Roadmap
On this page, we outline the project's intended roadmap. This plan helps us strategically manage our time and resources.
Below, we present our roadmap. It may evolve over time, so we will preserve previous versions to maintain transparency.
Roadmap as of 2025-05-03
Visual Overview
flowchart LR
A0(
Conduct
dataset
research
)
A(
Reimplement
<a href="https://github.com/githubharald/HTRPipeline">htr_pipeline</a>
)
B(
Classic algos w
<a href="https://github.com/PellelNitram/OnlineHTR">OnlineHTR</a>
)
C(
Start own
modeling
)
D(
Introduce
quality
measures
)
E(
Graph NN w
<a href="https://github.com/PellelNitram/OnlineHTR">OnlineHTR</a>
)
F(
Make
installation
easier
)
G(
Explore offline
recognition models
like <a href="https://arxiv.org/abs/1904.01941">CRAFT</a>
)
A --> F
F --> D
D --> A0
A0 --> C
C --> B
C --> E
C --> G
Explanation
This project has many potential directions, with the primary goal of delivering optimal value to users. While we are eager to implement advanced machine learning algorithms, we must first focus on usability improvements.
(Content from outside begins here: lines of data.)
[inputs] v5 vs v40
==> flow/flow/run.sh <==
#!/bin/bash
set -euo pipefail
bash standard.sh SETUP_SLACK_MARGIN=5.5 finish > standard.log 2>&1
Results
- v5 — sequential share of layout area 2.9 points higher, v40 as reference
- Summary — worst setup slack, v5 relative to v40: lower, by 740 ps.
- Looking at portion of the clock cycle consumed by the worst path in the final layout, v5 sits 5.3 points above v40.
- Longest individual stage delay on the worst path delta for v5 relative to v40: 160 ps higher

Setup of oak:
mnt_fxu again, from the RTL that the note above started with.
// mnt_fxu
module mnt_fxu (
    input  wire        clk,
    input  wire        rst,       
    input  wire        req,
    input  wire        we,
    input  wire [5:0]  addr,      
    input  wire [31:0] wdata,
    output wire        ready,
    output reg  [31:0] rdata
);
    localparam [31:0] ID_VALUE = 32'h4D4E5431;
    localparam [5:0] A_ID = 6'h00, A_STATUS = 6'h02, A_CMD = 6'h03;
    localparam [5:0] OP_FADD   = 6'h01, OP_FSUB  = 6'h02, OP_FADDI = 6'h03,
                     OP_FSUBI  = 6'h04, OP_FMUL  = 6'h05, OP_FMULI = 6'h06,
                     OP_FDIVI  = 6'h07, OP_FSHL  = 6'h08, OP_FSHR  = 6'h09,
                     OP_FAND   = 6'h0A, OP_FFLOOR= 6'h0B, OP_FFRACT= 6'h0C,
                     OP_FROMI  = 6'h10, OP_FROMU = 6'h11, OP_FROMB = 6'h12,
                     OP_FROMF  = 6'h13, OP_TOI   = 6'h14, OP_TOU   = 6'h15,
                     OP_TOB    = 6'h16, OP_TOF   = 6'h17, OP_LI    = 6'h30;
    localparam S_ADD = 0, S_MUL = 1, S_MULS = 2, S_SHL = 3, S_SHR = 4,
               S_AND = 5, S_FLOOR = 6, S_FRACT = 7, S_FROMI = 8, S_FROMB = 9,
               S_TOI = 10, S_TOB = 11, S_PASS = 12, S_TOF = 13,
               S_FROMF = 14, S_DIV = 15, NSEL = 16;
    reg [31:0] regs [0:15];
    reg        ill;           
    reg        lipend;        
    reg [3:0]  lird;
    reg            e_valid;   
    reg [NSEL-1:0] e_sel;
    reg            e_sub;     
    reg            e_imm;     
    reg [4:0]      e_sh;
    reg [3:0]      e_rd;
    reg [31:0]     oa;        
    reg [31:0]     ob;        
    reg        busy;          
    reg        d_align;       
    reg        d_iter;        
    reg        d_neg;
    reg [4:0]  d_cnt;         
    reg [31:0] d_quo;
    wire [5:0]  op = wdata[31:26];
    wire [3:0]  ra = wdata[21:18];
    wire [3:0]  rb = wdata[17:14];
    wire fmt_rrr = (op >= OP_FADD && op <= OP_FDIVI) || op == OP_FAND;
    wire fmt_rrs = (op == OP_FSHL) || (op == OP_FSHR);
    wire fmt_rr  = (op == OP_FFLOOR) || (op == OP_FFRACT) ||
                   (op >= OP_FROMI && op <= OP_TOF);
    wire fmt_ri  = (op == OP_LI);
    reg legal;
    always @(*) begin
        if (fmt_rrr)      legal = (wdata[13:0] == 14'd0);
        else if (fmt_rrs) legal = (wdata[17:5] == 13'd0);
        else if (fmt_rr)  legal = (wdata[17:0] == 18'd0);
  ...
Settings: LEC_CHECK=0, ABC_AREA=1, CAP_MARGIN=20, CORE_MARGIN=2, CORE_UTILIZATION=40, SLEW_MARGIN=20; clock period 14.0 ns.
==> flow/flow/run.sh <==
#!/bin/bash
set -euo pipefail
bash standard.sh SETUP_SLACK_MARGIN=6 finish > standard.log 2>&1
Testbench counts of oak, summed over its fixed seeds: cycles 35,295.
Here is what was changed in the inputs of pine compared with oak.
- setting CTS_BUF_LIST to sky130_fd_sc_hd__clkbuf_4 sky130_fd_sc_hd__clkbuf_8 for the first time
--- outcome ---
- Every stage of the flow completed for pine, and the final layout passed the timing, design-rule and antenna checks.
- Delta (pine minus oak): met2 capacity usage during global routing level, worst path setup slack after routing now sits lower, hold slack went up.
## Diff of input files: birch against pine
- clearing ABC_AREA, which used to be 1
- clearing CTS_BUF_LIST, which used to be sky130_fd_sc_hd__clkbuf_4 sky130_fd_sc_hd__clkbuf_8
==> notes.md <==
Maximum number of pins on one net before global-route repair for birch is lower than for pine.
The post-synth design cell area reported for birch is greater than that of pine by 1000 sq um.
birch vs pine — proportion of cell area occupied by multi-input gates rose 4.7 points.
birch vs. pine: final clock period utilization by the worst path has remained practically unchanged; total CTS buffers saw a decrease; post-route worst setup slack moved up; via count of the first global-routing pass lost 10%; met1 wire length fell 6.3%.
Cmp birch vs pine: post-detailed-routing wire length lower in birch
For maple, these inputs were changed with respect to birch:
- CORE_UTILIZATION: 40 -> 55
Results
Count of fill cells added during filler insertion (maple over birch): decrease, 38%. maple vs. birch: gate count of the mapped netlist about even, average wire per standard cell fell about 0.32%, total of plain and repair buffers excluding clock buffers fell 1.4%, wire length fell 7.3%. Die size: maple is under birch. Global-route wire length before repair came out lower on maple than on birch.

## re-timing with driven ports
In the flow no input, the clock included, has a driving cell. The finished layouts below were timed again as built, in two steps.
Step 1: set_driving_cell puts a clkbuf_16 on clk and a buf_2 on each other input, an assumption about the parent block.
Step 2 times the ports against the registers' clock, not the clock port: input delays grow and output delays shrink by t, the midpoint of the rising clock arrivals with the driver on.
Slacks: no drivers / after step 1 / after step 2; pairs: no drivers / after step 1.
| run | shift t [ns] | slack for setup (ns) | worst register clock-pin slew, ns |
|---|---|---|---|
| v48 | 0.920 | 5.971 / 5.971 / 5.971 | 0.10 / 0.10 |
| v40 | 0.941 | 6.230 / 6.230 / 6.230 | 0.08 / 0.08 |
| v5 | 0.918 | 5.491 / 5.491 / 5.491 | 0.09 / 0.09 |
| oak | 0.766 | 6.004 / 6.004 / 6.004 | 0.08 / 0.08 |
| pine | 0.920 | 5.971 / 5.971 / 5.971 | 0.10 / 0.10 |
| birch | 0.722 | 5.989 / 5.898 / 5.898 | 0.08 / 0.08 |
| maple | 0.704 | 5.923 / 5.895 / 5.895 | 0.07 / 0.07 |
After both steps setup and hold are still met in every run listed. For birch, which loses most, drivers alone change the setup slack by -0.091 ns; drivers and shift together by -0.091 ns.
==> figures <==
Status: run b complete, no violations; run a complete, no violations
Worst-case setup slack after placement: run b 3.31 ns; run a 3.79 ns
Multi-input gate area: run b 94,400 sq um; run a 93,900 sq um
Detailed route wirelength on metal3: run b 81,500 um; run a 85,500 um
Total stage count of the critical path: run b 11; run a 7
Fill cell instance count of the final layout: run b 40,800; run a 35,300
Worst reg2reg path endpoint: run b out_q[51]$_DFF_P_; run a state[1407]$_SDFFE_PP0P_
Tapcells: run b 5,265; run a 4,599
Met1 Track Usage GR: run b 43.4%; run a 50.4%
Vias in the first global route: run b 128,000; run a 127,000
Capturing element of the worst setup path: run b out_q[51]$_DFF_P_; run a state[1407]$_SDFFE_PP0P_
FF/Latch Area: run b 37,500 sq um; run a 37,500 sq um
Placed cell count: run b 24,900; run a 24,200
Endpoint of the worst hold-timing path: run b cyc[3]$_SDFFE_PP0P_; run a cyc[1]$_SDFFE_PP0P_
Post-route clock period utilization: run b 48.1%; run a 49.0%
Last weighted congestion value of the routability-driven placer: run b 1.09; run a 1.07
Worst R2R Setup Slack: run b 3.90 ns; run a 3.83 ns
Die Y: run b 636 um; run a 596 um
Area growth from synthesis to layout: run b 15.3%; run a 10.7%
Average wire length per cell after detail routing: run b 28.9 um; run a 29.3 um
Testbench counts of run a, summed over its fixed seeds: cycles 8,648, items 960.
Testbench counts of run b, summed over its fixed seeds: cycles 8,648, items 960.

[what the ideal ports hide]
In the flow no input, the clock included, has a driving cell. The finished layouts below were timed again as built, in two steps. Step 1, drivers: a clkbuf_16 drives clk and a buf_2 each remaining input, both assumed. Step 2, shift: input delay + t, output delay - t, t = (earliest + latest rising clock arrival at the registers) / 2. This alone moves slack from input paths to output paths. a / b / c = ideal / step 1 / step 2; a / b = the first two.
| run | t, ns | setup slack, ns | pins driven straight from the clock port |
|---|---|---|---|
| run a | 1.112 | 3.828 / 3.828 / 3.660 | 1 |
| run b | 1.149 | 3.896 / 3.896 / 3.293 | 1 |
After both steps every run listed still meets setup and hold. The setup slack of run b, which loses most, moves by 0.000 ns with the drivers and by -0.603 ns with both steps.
Source: an optimization exercise on an open RTL-to-GDS flow (aim: small area). Production flows keep margins and buffers that such runs may drop. In this exercise RTL edits were held to simulation tests only and were not proved equivalent to the original. Power is estimated from default activity; no workload was simulated.

==> design/flow/design.v <==
module biquad_chain (
    input  wire        clk,
    input  wire        rst,
    input  wire        cfg_we,
    input  wire [3:0]  cfg_addr,
    input  wire [17:0] cfg_data,
    input  wire        in_valid,
    output wire        in_ready,
    input  wire [15:0] in_l,
    input  wire [15:0] in_r,
    output wire        out_valid,
    input  wire        out_ready,
    output wire [15:0] out_l,
    output wire [15:0] out_r
);
    reg  [5:0] ph;
    reg        active;       
    reg        fresh;        
    reg        ov;
    assign in_ready  = (ph == 6'd63) && (!ov || out_ready);
    assign out_valid = ov;
    wire accept = in_valid && in_ready;
    function [1:0] dig;
        input [5:0] p;
        begin
            if (p >= 6'd56)      dig = (p == 6'd56) ? 2'd0 : (p == 6'd57) ? 2'd1 : 2'd2;
            else if (p >= 6'd49) dig = 2'd0;
            else                 dig = (p - 6'd1) % 3;
        end
    endfunction
    reg  [1:0] di;           
    reg [17:0] cr [0:15];
    function [3:0] slot_of;
        input [3:0] a;
        case (a)
            4'd0: slot_of = 4'd0;   4'd1: slot_of = 4'd3;   4'd2: slot_of = 4'd9;
            4'd3: slot_of = 4'd6;   4'd4: slot_of = 4'd12;  4'd5: slot_of = 4'd1;
            4'd6: slot_of = 4'd4;   4'd7: slot_of = 4'd10;  4'd8: slot_of = 4'd7;
            4'd9: slot_of = 4'd13;  4'd10: slot_of = 4'd15; 4'd11: slot_of = 4'd2;
            4'd12: slot_of = 4'd11; 4'd13: slot_of = 4'd5;  4'd14: slot_of = 4'd14;
            default: slot_of = 4'd8;
        endcase
    endfunction
    wire [3:0] wpos = slot_of(cfg_addr) - ph[3:0] - 4'd1;
    wire [17:0] wdat  = cfg_data & {18{~rst}};
    wire [17:0] wdat1 = wdat | {3'd0, rst, 14'd0};
    genvar gp;
    generate
        for (gp = 0; gp < 16; gp = gp + 1) begin : g_ring
            wire wsel = rst || (cfg_we && wpos == gp);
            always @(posedge clk) begin
                if (wsel)
                    cr[gp] <= (gp == 0 || gp == 1 || gp == 15 || gp == 8) ? wdat1 : wdat;
                else
                    cr[gp] <= cr[(gp + 1) % 16];
            end
        end
    endgenerate
    wire [5:0] cdig = (di == 2'd0) ? cr[0][5:0] : (di == 2'd1) ? cr[15][11:6] : cr[14][17:12];
    wire       cdl  = (di == 2'd1) ? cr[15][5] : (di == 2'd2) ? cr[14][11] : 1'b0;
    reg [15:0] ya, yb, ol, orr;
    reg [16:0] v;
    reg [1:0] xs, ys;
    reg       sb;
    wire [5:0] pn = ph + 6'd1;
    always @(*) begin
        xs = 2'd0; ys = 2'd0; sb = 1'b0;
        if (pn >= 6'd1 && pn < 6'd16) begin             
            case ((pn - 6'd1) / 3)
                0, 1, 3: begin xs = 2'd1; ys = 2'd1; sb = 1'b1; end    
                default: begin ys = 2'd3; sb = 1'b1; end              
            endcase
        end else if (pn >= 6'd16 && pn < 6'd31) begin   
            case ((pn - 6'd16) / 3)
                0, 1, 3: begin xs = 2'd1; end                         
                default: begin ys = 2'd2; sb = 1'b1; end              
            endcase
        end else if (pn >= 6'd31 && pn < 6'd49) begin
            case ((pn - 6'd31) / 3)
                0, 1, 4: begin ys = 2'd3; end                         
                2, 5:    begin ys = 2'd1; sb = 1'b1; end              
                default: begin xs = 2'd2; ys = 2'd1; end              
            endcase
        end else begin
            xs = 2'd2; ys = 2'd1; sb = 1'b1;                          
        end
    end
    wire [16:0] xo = (xs == 2'd1) ? {ol[15], ol} : (xs == 2'd2) ? {yb[15], yb} : 17'd0;
    wire [16:0] yo = (ys == 2'd1) ? {orr[15], orr} : (ys == 2'd2) ? {yb[15], yb} :
                     (ys == 2'd3) ? {ya[15], ya} : 17'd0;
    wire [16:0] yx = yo ^ {17{sb}};
    wire [17:0] oc;
    wire [16:0] vn;
    assign oc[0] = sb;
    genvar gb;
    generate
        for (gb = 0; gb < 17; gb = gb + 1) begin : g_opadd
            assign vn[gb]   = xo[gb] ^ yx[gb] ^ oc[gb];
            assign oc[gb+1] = (xo[gb] & yx[gb]) | (xo[gb] & oc[gb]) | (yx[gb] & oc[gb]);
        end
    endgenerate
    reg  [29:0] acc;
    reg  [17:0] lo;
    reg  [34:0] z1f [0:2];
    reg  [33:0] z2f [0:2];
    wire [35:0] res = {acc[17:0], lo};        
    reg [2:0] ss, ssn;
    always @(*) begin
        ssn = 3'd0;
        if (dig(pn) == 2'd0) begin
            if (pn >= 6'd1 && pn < 6'd31) begin
                case ((pn - 6'd1) % 15 / 3)
                    0: ssn = 3'd1;
                    1: ssn = 3'd2;
                    3: ssn = 3'd4;
                    default: ssn = 3'd3;
                endcase
            end else if (pn >= 6'd31 && pn < 6'd49) begin
                case ((pn - 6'd31) / 3)
                    0: ssn = 3'd1;
                    1: ssn = 3'd2;
                    3, 4: ssn = 3'd4;
                    default: ssn = 3'd3;
                endcase
            end else begin
                ssn = 3'd4;
            end
            if (fresh && (ssn == 3'd1 || ssn == 3'd2)) ssn = 3'd4;
        end
    end
    wire [35:0] src = (ss == 3'd0) ? {{6{acc[29]}}, acc} :
                      (ss == 3'd1) ? {z1f[0][34], z1f[0]} :
                      (ss == 3'd2) ? {{2{z2f[0][33]}}, z2f[0]} :
                      (ss == 3'd3) ? res : 36'd8192;
    wire [35:0] sum;
    bq_mac u_mac (.src(src), .v(v), .d(cdig), .dl(cdl), .s(sum));
    wire        ovf = !(&acc[17:11] || !(|acc[17:11]));
    wire [15:0] ysat = ovf ? (acc[17] ? 16'h8000 : 16'h7fff) : {acc[11:0], lo[17:14]};
    wire [16:0] ic;
    wire [15:0] isum;
    assign ic[0] = 1'b0;
    generate
        for (gb = 0; gb < 16; gb = gb + 1) begin : g_inadd
            assign isum[gb]  = in_l[gb] ^ in_r[gb] ^ ic[gb];
            assign ic[gb+1]  = (in_l[gb] & in_r[gb]) | (in_l[gb] & ic[gb]) | (in_r[gb] & ic[gb]);
        end
    endgenerate
    wire [15:0] mid = {in_l[15] ^ in_r[15] ^ ic[16], isum[15:1]};
    assign out_l = ol;
    assign out_r = orr;
    always @(posedge clk) begin
        acc <= sum[35:6];
        lo  <= {sum[5:0], lo[17:6]};
        v   <= vn;
    end
    always @(posedge clk) begin
        if (rst) begin
            di     <= 2'd0;
            ss     <= 3'd4;
            ph     <= 6'd0;
            active <= 1'b0;
            fresh  <= 1'b1;
            ov     <= 1'b0;
        end else begin
            ph <= ph + 6'd1;
            di <= dig(pn);
            ss <= ssn;
            if (ov && out_ready)
                ov <= 1'b0;
            if (accept)
                active <= 1'b1;
            if (active && ph == 6'd59) begin
                active <= 1'b0;
                fresh  <= 1'b0;
                ov     <= 1'b1;
            end
        end
    end
    always @(posedge clk) begin
        if (accept) begin
            ol  <= mid;
            orr <= in_r;
        end
        if (active) begin
            case (ph)
                6'd4:  ya  <= ysat;             
                6'd19: yb  <= ysat;             
                6'd34: orr <= ysat;             
                6'd43: ol  <= ysat;             
                6'd59: orr <= ysat;             
                default: ;
            endcase
        end
    end
    wire push1 = active && (ph == 6'd10 || ph == 6'd25 || ph == 6'd40);
    wire push2 = active && (ph == 6'd16 || ph == 6'd31 || ph == 6'd49);
    always @(posedge clk) begin
        if (push1) begin
            z1f[0] <= z1f[1];
            z1f[1] <= z1f[2];
            z1f[2] <= res[34:0];
        end
        if (push2) begin
            z2f[0] <= z2f[1];
            z2f[1] <= z2f[2];
            z2f[2] <= res[33:0];
        end
    end
endmodule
Our main mid-term objective is to simplify the installation process, as users have reported it is too complex.
Explanation of the steps:
-
Reimplement htr_pipeline:
We currently use the excellent htr_pipeline by Harald Scheidl for machine learning, but it being an external dependency complicates installation and them hosting model weights on Dropbox is not suitable for our needs. To address this, we plan to integrate these models directly into our project. Since the original repository lacks a license, we'll implement our own version, drawing inspiration from the existing work. This approach will deliver an easy-to-install product quickly, as we already know the requirements & model details. Additionally, it enhances our understanding of training models for both online and offline handwriting data. With our own models, we'll automate model retrieval and establish a model registry, likely using Hugging Face, as part of adhering to MLOps best practices. Experimentation with new algorithms will benefit from the model registry and will occur subsequently, as it is more time-consuming. -
Make installation easier:
We aim to make the installation process seamless across platforms, including Linux and Windows, with future support for Mac if access becomes available to us. Implementing a model registry will streamline model management and deployment, aiding future model development and enhancing ease of use while aligning with best practices. -
Introduce quality measures:
To identify the best model, we need to quantify performance. Ideally, one metric will suffice, but two may be necessary if recognition and transcription remain separate tasks. -
Classic algos w OnlineHTR:
The plan is to use OnlineHTR for transcription alongside classical (non-data-driven) algorithms for recognition. -
Graph NN w OnlineHTR:
We aim to use OnlineHTR for transcription and a graph neural network for recognition. This approach seeks to develop a high-performing model that operates on the native online representation of handwriting.